上記の物質を栄養培地に加えることによる、本発明のこの態様に従う特に好ましい増殖刺激は、栄養培地が低グルタミン含量であり、例えば8mM未満、好ましくは5mM未満、特に好ましくは3mM未満、最も好ましくは2mM未満のグルタミン濃度を有することによって達成される。
上記の物質を栄養培地、特に細胞培地に加えることによる、本発明のこの態様に従う特に好ましい増殖刺激は、栄養培地及び/又は流加培地がグルタミンを含まないことによって達成される。
上記の物質を栄養培地に加えることによる、本発明のこの態様に従う特に好ましい増殖刺激は、栄養培地がグルタミン含有グルタミン代替物を含むことによって得られる。その場合、栄養培地中のグルタミン含有グルタミン代替物の濃度は少なくとも50mg/l、好ましくは少なくとも250mg/l、特に好ましくは少なくとも500mg/l、最も好ましくは少なくとも1000mg/lである。また栄養培地中のグルタミン含有グルタミン代替物の濃度は少なくとも0.05g/l、好ましくは少なくとも0.2g/l、特に好ましくは少なくとも0.8g/l、最も好ましくは少なくとも3.2g/lである。
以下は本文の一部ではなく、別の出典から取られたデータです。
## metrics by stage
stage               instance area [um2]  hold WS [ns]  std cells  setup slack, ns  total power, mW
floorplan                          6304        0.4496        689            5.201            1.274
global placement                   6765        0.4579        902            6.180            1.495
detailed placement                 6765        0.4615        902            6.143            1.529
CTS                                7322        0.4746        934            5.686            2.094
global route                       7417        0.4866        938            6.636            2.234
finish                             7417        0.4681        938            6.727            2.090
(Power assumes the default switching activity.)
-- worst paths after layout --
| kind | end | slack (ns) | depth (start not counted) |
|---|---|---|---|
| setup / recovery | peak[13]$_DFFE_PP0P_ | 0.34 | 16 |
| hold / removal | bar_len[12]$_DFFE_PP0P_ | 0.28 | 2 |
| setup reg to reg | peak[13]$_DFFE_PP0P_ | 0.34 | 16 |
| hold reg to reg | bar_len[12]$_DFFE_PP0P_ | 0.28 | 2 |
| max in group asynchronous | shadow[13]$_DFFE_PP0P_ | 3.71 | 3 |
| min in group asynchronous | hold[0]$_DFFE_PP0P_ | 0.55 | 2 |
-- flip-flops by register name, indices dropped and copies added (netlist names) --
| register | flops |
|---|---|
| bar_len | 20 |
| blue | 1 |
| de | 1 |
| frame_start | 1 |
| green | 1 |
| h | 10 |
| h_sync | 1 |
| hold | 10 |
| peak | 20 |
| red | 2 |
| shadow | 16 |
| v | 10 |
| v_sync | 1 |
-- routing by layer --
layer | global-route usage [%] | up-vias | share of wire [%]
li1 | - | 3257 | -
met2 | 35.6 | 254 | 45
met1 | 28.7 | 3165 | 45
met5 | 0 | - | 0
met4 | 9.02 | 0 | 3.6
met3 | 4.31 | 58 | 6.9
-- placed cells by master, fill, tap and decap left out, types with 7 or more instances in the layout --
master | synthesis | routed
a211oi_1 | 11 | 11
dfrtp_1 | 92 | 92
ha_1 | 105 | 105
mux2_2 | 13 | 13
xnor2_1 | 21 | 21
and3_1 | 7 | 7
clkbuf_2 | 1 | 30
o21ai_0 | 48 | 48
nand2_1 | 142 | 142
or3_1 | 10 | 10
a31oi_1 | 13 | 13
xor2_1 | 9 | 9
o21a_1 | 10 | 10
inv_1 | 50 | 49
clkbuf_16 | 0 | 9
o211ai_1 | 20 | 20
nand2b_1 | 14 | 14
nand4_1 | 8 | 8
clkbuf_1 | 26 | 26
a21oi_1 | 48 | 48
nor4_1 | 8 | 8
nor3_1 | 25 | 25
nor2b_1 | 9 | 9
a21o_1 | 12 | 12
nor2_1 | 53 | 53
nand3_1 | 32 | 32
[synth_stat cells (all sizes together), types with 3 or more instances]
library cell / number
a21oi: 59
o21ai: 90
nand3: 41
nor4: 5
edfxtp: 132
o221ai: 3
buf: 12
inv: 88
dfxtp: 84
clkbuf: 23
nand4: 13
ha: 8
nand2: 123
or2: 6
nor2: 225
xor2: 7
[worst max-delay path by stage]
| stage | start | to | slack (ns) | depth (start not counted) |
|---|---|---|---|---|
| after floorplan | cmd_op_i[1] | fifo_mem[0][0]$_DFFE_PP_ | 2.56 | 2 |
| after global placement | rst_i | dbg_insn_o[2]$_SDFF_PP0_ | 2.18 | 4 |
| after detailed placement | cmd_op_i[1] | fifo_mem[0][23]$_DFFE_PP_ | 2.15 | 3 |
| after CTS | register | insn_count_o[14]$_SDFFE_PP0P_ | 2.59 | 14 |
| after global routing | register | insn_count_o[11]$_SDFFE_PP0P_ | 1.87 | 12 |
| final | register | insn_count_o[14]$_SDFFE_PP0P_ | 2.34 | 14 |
<file path="config.mk">
export PLATFORM = sky130hd
export DESIGN_NAME = alu_dispatch
export DESIGN_NICKNAME = d
export VERILOG_FILES = /design/src/rtl/alu_dispatch.sv
export SDC_FILE = /design/constraint.sdc
export NUM_CORES = 1
export LEC_CHECK = 0
export ABC_AREA = 1
export BUFFER_PORTS_ARGS = -buffer_cell sky130_fd_sc_hd__buf_2
export CORE_UTILIZATION = 50
export CTS_BUF_LIST = sky130_fd_sc_hd__clkbuf_4 sky130_fd_sc_hd__clkbuf_8 sky130_fd_sc_hd__clkbuf_16
export CTS_CLUSTER_DIAMETER = 120
export DETAILED_ROUTE_END_ITERATION = 16
export PLACE_DENSITY = 0.67
export SYNTH_ARGS = -nofsm -noshare
export SYNTH_HDL_FRONTEND = slang
export SYNTH_SLANG_ARGS = --single-unit
</file>
<file path="constraint.sdc">
create_clock -name clk -period 10 [get_ports clk]
set_clock_uncertainty 0.2 [all_clocks]
set_input_delay 1.5 -clock clk [delete_from_list [all_inputs] [get_ports clk]]
set_output_delay 1.5 -clock clk [all_outputs]
set_load 0.1 [all_outputs]
</file>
上記の物質を栄養培地に加えることによる、本発明のこの態様に従う特に好ましい増殖刺激は、栄養培地がアスパラギン又はアスパラギン代替物を含むことによって得られる。栄養培地中のアスパラギン又はアスパラギン代替物の濃度は少なくとも0.05g/l、好ましくは少なくとも0.15g/l、特に好ましくは少なくとも0.3g/l、最も好ましくは少なくとも0.6g/lであることが有利である。上記の物質を栄養培地に加えることによる、本発明のこの態様に従う特に好ましい増殖刺激は、栄養培地がグルタミン酸又はグルタミン酸代替物を含むことによって得られる。栄養培地中のグルタミン酸又はグルタミン酸代替物の濃度は少なくとも0.05g/l、好ましくは少なくとも0.15g/l、特に好ましくは少なくとも0.3g/l、最も好ましくは少なくとも0.6g/lである。
上記の物質を栄養培地に加えることによる、本発明のこの態様に従う特に好ましい増殖刺激は、栄養培地がグルコースを含まないことによって得られる。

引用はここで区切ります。